Available data:
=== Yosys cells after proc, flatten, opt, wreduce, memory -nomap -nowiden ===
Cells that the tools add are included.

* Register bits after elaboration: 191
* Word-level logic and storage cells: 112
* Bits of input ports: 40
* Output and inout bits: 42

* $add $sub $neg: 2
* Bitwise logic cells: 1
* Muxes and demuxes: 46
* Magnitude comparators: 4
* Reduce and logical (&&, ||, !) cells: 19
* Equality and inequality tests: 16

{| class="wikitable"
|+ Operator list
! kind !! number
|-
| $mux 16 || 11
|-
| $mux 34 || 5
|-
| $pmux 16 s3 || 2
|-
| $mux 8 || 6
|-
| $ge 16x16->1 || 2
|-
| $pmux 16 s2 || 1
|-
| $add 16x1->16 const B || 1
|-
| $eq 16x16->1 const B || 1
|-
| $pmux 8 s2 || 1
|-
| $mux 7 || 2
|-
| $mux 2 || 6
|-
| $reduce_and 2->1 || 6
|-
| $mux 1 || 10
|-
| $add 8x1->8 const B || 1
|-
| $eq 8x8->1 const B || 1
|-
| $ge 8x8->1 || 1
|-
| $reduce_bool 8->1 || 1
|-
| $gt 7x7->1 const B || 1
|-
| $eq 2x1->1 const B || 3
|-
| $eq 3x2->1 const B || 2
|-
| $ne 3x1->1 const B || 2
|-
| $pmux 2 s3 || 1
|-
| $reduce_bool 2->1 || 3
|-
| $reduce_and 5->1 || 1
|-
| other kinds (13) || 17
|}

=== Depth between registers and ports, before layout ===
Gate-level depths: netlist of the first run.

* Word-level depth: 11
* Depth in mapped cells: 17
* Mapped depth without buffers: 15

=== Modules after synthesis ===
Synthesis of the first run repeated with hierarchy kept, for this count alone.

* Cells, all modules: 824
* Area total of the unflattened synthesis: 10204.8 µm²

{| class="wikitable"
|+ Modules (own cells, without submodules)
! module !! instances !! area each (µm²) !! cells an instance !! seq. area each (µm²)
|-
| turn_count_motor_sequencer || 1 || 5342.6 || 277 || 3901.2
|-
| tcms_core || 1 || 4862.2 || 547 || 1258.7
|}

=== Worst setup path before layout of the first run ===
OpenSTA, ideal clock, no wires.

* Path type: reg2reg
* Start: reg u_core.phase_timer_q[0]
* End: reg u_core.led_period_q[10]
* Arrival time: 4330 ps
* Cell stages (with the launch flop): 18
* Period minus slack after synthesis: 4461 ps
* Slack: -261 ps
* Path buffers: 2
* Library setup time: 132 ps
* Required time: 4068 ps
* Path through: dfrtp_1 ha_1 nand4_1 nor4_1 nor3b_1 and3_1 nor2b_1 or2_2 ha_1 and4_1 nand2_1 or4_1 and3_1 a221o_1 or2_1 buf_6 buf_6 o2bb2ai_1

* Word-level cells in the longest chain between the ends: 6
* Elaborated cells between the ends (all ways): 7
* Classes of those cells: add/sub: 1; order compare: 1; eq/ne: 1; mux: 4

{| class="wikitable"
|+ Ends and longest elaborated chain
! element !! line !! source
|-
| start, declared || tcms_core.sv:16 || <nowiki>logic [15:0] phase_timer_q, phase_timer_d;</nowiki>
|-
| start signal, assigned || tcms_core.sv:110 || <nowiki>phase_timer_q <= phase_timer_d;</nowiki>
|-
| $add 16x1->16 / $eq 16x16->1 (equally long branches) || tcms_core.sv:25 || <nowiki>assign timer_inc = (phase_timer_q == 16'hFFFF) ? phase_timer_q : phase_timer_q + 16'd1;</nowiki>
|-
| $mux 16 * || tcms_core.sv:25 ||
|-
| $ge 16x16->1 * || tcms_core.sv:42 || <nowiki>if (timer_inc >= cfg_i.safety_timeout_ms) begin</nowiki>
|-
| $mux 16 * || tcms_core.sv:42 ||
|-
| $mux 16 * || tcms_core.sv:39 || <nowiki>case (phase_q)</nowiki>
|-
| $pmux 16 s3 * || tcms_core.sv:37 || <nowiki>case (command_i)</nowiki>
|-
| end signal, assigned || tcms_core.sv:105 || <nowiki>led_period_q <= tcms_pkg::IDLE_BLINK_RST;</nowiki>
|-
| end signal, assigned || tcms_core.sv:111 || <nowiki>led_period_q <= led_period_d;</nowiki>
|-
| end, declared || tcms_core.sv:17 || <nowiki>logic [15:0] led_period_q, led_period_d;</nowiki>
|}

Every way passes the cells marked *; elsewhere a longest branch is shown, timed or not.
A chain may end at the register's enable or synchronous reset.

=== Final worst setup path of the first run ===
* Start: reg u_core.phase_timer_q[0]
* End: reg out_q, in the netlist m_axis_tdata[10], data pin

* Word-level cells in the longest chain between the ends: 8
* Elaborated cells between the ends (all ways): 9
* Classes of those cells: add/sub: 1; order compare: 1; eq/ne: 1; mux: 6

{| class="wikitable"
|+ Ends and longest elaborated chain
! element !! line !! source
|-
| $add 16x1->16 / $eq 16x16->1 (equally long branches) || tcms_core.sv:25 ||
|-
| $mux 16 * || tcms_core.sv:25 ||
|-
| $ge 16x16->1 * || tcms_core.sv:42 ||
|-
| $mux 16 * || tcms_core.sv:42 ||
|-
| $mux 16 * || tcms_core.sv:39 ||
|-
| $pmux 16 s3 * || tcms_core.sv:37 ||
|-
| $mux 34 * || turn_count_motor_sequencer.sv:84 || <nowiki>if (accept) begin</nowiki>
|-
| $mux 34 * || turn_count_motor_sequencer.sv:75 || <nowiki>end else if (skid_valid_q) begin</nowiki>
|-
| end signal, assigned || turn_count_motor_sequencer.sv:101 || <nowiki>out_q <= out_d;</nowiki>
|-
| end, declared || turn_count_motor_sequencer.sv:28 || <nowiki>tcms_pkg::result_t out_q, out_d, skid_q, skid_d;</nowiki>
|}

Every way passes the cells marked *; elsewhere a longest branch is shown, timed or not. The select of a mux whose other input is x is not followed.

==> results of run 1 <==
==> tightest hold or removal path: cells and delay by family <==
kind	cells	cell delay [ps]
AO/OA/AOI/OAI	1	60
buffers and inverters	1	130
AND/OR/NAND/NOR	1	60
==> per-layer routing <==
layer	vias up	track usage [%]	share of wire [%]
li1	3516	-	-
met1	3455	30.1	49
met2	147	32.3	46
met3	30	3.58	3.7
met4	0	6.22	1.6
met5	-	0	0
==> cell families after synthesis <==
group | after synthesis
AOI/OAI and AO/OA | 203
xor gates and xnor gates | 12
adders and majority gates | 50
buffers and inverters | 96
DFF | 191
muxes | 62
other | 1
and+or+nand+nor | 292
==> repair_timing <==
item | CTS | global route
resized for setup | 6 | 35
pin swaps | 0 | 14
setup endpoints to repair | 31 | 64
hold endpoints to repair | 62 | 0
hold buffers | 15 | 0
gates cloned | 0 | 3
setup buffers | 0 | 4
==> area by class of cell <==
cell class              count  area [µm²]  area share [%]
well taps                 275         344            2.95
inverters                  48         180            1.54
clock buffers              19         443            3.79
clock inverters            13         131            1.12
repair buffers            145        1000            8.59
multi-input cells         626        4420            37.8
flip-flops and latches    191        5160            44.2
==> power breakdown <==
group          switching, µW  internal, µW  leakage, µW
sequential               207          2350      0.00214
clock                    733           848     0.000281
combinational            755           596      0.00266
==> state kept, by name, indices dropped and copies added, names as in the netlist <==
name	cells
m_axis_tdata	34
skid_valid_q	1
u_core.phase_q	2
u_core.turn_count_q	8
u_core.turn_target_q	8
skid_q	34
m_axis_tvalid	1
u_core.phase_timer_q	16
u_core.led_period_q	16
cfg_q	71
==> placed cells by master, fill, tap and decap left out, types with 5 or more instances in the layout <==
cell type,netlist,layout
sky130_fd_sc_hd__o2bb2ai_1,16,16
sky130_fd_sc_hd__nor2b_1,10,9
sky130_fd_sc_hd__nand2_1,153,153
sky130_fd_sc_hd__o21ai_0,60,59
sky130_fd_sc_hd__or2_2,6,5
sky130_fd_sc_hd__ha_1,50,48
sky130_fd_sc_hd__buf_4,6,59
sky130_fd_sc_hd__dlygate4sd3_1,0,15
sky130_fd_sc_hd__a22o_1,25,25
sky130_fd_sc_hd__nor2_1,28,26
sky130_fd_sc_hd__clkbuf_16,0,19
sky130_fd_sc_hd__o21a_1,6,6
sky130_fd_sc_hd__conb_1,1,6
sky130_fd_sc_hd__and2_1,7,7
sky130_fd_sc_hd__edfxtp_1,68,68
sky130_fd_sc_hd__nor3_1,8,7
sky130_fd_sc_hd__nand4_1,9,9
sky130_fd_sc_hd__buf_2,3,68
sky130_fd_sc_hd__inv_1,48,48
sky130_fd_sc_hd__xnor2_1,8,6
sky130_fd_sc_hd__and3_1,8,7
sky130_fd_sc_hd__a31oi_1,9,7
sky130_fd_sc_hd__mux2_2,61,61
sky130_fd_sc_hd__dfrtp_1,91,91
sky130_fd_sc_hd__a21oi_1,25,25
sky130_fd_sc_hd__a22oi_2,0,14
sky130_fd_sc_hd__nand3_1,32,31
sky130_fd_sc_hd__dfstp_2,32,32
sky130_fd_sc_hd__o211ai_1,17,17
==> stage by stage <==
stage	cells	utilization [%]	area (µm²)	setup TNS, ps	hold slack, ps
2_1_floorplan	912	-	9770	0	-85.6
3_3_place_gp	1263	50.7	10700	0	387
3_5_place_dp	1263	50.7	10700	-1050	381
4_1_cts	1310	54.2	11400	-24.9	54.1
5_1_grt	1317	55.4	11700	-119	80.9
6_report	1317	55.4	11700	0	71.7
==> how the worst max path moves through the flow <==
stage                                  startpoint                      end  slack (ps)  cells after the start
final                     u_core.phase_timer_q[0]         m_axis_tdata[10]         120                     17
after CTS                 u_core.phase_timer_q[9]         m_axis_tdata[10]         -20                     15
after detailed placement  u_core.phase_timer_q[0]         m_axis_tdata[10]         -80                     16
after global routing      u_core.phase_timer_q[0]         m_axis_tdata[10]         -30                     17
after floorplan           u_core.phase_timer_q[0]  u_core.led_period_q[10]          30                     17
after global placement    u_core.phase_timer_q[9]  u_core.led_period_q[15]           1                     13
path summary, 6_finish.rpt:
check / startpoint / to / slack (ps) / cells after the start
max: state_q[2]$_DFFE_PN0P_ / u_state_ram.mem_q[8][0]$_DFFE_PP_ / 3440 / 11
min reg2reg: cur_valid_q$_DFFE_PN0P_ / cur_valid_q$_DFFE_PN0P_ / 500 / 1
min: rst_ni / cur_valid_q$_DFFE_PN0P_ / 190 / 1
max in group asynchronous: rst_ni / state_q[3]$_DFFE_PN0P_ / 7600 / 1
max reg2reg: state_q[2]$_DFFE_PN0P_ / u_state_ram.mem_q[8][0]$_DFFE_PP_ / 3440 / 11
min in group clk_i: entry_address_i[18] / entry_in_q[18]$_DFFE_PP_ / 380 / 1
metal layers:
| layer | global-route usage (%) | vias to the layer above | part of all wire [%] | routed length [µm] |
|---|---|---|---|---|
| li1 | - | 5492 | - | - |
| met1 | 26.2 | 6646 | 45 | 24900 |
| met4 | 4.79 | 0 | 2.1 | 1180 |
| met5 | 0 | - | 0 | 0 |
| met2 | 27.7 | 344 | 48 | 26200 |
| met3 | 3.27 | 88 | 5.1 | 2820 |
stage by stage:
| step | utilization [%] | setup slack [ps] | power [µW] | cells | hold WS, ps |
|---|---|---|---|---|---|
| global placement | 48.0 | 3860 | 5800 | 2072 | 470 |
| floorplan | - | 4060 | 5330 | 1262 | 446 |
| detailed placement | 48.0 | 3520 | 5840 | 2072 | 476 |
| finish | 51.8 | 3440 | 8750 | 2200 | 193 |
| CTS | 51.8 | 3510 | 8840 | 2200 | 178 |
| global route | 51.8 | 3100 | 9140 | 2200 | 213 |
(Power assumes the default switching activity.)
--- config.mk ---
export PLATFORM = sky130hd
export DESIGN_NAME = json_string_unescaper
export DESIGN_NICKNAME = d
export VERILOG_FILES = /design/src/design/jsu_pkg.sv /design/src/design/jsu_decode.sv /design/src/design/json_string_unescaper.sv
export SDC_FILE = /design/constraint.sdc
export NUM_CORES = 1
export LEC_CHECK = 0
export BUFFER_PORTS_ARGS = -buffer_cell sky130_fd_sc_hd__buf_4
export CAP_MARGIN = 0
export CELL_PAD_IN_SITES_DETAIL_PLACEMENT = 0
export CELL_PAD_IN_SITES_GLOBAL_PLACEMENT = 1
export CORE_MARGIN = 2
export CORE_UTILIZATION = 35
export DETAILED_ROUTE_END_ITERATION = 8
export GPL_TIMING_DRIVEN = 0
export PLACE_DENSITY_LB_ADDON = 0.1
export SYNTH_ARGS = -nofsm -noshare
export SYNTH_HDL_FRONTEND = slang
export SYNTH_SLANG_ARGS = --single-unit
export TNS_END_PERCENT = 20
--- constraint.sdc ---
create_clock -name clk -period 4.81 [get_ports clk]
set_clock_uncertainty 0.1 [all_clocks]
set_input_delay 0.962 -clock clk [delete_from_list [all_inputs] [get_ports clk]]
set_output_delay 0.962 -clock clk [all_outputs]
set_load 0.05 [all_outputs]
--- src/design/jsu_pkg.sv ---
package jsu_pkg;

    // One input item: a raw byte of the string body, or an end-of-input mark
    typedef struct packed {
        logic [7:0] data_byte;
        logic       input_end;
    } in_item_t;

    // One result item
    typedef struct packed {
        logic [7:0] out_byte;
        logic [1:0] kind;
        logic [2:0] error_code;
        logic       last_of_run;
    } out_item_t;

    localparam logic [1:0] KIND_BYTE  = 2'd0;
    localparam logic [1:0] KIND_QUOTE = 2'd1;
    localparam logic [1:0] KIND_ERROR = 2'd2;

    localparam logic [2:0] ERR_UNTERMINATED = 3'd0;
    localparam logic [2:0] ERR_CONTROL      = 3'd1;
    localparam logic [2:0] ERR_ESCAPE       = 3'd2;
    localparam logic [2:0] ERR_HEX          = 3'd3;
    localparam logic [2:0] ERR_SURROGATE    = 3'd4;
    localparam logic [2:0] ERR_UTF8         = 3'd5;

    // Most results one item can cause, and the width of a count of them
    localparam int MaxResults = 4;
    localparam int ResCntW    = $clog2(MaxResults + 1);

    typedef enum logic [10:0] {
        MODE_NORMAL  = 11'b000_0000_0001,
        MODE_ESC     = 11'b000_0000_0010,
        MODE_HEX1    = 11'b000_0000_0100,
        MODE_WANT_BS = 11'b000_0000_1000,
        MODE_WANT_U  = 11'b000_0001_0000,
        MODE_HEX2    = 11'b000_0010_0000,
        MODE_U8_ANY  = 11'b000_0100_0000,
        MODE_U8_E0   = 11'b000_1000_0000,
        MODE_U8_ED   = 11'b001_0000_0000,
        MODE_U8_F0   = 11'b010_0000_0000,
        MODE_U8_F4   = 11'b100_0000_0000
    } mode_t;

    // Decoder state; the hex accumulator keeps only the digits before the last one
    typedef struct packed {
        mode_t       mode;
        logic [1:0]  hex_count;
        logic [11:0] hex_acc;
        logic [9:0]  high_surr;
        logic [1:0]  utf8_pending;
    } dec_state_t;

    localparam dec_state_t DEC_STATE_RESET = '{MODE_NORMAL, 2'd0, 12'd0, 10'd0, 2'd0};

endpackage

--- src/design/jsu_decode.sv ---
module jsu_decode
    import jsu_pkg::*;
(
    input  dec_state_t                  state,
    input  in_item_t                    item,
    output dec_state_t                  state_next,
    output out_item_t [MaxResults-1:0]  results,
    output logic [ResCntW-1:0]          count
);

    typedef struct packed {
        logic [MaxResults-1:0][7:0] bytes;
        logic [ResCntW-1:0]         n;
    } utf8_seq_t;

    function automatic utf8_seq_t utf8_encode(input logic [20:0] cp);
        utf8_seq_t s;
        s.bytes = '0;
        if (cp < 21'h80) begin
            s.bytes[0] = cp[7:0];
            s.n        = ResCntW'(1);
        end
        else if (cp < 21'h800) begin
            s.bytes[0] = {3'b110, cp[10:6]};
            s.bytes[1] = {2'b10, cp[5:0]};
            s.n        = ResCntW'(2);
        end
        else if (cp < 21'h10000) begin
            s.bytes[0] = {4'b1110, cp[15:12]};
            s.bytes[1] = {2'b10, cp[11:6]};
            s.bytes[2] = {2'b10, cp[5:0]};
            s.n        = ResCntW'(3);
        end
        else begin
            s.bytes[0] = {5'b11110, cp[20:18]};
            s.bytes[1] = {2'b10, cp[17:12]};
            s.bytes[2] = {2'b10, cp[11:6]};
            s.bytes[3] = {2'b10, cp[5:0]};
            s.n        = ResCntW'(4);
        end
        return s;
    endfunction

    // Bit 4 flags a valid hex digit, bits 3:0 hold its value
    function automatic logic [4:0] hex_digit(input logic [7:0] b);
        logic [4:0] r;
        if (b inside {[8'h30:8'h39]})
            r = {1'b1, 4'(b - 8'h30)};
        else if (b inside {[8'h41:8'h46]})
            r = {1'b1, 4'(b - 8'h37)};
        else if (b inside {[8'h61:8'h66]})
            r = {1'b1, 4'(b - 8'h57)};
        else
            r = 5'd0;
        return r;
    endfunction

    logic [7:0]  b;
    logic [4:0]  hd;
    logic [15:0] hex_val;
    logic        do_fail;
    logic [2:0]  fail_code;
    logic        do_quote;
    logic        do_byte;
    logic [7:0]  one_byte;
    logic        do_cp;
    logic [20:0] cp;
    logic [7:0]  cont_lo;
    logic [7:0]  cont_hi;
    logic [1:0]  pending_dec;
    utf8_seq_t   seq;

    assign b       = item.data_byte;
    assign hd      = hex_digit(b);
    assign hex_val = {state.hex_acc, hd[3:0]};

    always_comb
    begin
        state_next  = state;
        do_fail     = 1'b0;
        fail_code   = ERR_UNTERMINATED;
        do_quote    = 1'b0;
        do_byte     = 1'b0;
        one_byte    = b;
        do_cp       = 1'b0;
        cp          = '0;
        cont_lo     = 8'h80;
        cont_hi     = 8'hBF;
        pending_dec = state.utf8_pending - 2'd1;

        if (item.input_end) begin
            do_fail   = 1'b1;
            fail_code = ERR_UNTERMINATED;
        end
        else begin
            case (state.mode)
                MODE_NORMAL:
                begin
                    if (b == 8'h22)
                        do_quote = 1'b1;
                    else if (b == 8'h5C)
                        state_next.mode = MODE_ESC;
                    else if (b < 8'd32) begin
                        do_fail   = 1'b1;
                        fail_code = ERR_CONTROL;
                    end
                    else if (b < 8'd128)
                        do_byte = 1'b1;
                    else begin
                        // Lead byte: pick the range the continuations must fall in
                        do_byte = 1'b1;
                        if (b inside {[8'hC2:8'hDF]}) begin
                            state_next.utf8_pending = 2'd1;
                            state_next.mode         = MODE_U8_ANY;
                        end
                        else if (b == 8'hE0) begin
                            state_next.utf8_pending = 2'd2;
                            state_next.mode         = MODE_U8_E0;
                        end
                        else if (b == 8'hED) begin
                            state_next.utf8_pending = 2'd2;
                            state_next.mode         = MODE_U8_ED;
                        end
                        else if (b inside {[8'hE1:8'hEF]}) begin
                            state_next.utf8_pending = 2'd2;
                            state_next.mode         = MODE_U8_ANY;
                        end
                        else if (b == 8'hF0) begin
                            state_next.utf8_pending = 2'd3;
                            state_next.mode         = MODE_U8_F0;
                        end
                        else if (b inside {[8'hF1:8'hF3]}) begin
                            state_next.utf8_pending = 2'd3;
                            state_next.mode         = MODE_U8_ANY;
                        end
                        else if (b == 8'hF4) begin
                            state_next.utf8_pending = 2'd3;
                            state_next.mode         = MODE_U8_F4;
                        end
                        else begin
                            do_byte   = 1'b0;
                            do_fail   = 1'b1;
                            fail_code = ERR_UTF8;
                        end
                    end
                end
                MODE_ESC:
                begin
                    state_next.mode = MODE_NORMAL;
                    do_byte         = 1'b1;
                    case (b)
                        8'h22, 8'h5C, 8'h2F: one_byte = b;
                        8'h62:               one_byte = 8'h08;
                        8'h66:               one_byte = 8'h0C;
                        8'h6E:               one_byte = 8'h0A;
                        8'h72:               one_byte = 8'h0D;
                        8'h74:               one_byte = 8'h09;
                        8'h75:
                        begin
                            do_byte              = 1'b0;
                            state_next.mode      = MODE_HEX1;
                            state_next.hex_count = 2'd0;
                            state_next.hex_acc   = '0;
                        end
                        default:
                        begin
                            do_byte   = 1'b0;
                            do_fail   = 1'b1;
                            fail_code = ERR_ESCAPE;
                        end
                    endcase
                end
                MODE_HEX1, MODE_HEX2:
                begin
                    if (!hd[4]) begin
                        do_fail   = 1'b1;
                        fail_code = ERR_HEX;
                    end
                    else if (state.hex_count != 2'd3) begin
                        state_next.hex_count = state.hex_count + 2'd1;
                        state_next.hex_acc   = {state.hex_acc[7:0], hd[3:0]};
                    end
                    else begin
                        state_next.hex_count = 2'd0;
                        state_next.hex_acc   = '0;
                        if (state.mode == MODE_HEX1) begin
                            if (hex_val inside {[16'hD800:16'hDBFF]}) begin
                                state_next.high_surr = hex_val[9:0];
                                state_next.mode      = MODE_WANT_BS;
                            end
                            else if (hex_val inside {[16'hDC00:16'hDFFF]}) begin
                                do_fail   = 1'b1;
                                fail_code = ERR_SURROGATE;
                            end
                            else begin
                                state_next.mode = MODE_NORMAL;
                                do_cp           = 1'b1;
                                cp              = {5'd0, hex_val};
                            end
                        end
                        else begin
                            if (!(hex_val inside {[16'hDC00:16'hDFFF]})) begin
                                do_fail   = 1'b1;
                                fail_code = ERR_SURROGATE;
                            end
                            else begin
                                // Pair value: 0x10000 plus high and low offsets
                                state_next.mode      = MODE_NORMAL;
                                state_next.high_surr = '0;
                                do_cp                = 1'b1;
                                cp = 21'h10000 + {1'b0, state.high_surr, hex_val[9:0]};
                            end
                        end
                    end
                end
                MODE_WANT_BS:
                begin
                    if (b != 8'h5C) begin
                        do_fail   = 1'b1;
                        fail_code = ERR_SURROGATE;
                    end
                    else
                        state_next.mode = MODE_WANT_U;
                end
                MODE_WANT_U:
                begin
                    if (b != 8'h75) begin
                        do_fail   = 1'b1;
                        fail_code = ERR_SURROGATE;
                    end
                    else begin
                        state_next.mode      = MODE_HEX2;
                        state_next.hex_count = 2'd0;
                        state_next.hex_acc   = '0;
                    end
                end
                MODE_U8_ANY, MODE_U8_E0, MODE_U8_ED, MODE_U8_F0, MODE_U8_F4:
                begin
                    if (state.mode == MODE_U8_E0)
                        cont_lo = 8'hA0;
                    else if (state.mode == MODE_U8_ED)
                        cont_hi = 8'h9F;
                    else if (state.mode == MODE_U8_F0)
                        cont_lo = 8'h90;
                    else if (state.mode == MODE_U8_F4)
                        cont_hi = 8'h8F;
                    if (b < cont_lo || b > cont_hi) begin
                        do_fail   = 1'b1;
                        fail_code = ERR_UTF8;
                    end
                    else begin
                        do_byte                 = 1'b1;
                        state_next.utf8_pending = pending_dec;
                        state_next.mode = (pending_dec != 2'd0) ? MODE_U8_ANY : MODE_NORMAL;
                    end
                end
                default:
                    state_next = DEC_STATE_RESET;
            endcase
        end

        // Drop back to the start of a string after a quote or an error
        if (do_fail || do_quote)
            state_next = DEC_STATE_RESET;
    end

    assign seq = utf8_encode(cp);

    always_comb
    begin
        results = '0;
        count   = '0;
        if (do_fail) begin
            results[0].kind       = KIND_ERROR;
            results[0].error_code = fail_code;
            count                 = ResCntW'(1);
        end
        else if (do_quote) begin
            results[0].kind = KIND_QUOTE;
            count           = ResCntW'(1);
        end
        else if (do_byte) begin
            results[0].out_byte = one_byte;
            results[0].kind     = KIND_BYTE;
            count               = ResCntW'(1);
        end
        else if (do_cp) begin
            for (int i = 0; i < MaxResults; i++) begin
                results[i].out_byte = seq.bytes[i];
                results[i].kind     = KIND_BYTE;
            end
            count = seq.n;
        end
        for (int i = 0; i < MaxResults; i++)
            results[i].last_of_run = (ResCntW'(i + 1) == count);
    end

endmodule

About this task: Collect from the data above every line that includes "inverters".

Answer space:
buffers and inverters	1	130
buffers and inverters | 96
inverters                  48         180            1.54
clock inverters            13         131            1.12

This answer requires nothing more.